Slowing of the electrical activity of the intrinsic cardiac pacemakers of the heart with age has also
been shown. This phenomenon has been said to make the older person more susceptible to arrythmias
and extrasystoles.
Changes in compliance of the chest wall with increased rigidity, lowered diaphragms during tidal
breathing, and loss of internal alveolar surface area all combine for a slowly progressive loss of
pulmonary function with aging.
The residual volume of the elderly is increased because the diaphragms ascend less vigorously. The
forced expiratory volume at one second, FEV1, a measure of useful air movement, declines by 2%
per year after age twenty. Likewise, vital capacity (the difference between total lung volume at
maximum inflation and that remaining after maximum exhalation) also decreases. Because of loss of
elastic recoil fibers around airways, a greater airway volume is needed to keep the small airways from
collapsing in the elderly. Especially severe in the dependent portions of the lung, this physiologic
change is responsible for the tendency of the elderly to develop atelectasis.

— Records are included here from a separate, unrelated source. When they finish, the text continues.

==> src/rtl/pbl_referee.sv <==
// pbl_referee: scores push-button latch rounds, shows the winner, clears the latch and ends the game at WIN_SCORE
//   clk, rst               clock, asynchronous active-high reset
//   push, tie, right       latch result (push held until clear)
//   clear                  one-cycle registered clear pulse to the latch
//   score_l, score_r       player scores
//   led_l, led_r, led_tie  round / game result indicators
//   game_over              set once a player reaches WIN_SCORE, held until rst
module pbl_referee #(
  parameter int HOLD_CYCLES = 8,
  parameter int SCORE_W     = 4,
  parameter int WIN_SCORE   = 9
) (
  input  logic               clk,
  input  logic               rst,
  input  logic               push,
  input  logic               tie,
  input  logic               right,
  output logic               clear,
  output logic [SCORE_W-1:0] score_l,
  output logic [SCORE_W-1:0] score_r,
  output logic               led_l,
  output logic               led_r,
  output logic               led_tie,
  output logic               game_over
);
  localparam int CW = (HOLD_CYCLES > 1) ? $clog2(HOLD_CYCLES) : 1;
  localparam logic [SCORE_W-1:0] WIN = SCORE_W'(WIN_SCORE);
  typedef enum logic [2:0] {ARMED, HOLD, CLEAR, DRAIN, OVER} state_t;
  state_t state;
  logic [CW-1:0] cnt;
  logic won;
  assign won = (score_l == WIN) || (score_r == WIN);
  always_ff @(posedge clk or posedge rst) begin
    if (rst) begin
      state     <= ARMED;
      cnt       <= '0;
      clear     <= 1'b0;
      score_l   <= '0;
      score_r   <= '0;
      led_l     <= 1'b0;
      led_r     <= 1'b0;
      led_tie   <= 1'b0;
      game_over <= 1'b0;
    end else begin
      case (state)
        ARMED: if (push) begin
          led_tie <= tie;
          led_r   <= !tie && right;
          led_l   <= !tie && !right;
          score_r <= (!tie && right) ? score_r + 1'b1 : score_r;
          score_l <= (!tie && !right) ? score_l + 1'b1 : score_l;
          cnt     <= CW'(HOLD_CYCLES - 1);
          state   <= HOLD;
        end
        // clear is raised on the same edge the FSM enters CLEAR so it is visible for exactly that cycle
        HOLD: if (cnt == '0) begin
          clear <= 1'b1;
          state <= CLEAR;
        end else begin
          cnt <= cnt - 1'b1;
        end
        CLEAR: begin
          clear   <= 1'b0;
          led_l   <= 1'b0;
          led_r   <= 1'b0;
          led_tie <= 1'b0;
          state   <= DRAIN;
        end
        // a latch that has not released yet gets another clear pulse
        DRAIN: if (push) begin
          clear <= 1'b1;
          state <= CLEAR;
        end else if (won) begin
          game_over <= 1'b1;
          led_l     <= score_l == WIN;
          led_r     <= score_l != WIN;
          state     <= OVER;
        end else begin
          state <= ARMED;
        end
        OVER: state <= OVER;
        default: state <= ARMED;
      endcase
    end
  end
endmodule
==> src/rtl/clock_set_ctrl_if.sv <==
// Button, live-time and timekeeper-load signals between the clock-set
// controller (slave) and the panel/timekeeper side (master).
interface clock_set_ctrl_if #(
  parameter int P_SEC_BIT  = 6,
  parameter int P_MIN_BIT  = 6,
  parameter int P_HOUR_BIT = 5
);

  logic                  i_btn_mode;
  logic                  i_btn_up;
  logic                  i_btn_down;
  logic                  i_btn_cancel;
  logic [P_SEC_BIT-1:0]  i_sec;
  logic [P_MIN_BIT-1:0]  i_min;
  logic [P_HOUR_BIT-1:0] i_hour;

  logic                  o_run_en;
  logic                  o_load;
  logic [P_SEC_BIT-1:0]  o_ld_sec;
  logic [P_MIN_BIT-1:0]  o_ld_min;
  logic [P_HOUR_BIT-1:0] o_ld_hour;
  logic [2:0]            o_state;

  modport master (
    output i_btn_mode, i_btn_up, i_btn_down, i_btn_cancel,
    output i_sec, i_min, i_hour,
    input  o_run_en, o_load, o_ld_sec, o_ld_min, o_ld_hour, o_state
  );

  modport slave (
    input  i_btn_mode, i_btn_up, i_btn_down, i_btn_cancel,
    input  i_sec, i_min, i_hour,
    output o_run_en, o_load, o_ld_sec, o_ld_min, o_ld_hour, o_state
  );

endinterface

Measurement of the maximal ability of the body to deliver oxygen to the tissues during exercise
is known as VO2 max or maximal oxygen consumption. VO2max is the product of adequate
pulmonary ventilation, blood circulation, and muscle tissue extraction of oxygen.
In general, the reduced VO2max seen in elderly individuals with mild to moderate airways obstruction
is due to cardiovascular deconditioning associated with lowered levels of habitual physical activity.
Exercise training of previously sedentary adults can improve the ventilatory response during
submaximal exercise to that of highly trained master athletes of similar age.
Renal function can be easily compromised in the elderly. With aging there is both loss in the
number of functioning nephrons and decrease in renal plasma flow.
The total number of glomeruli falls by 30 to 40 percent by age 80 and as many as another 30 percent
may become sclerotic and nonfunctioning. Renal blood flow falls by ten percent per decade after age
20, so that renal blood flow of an eighty year old is half that of a young adult.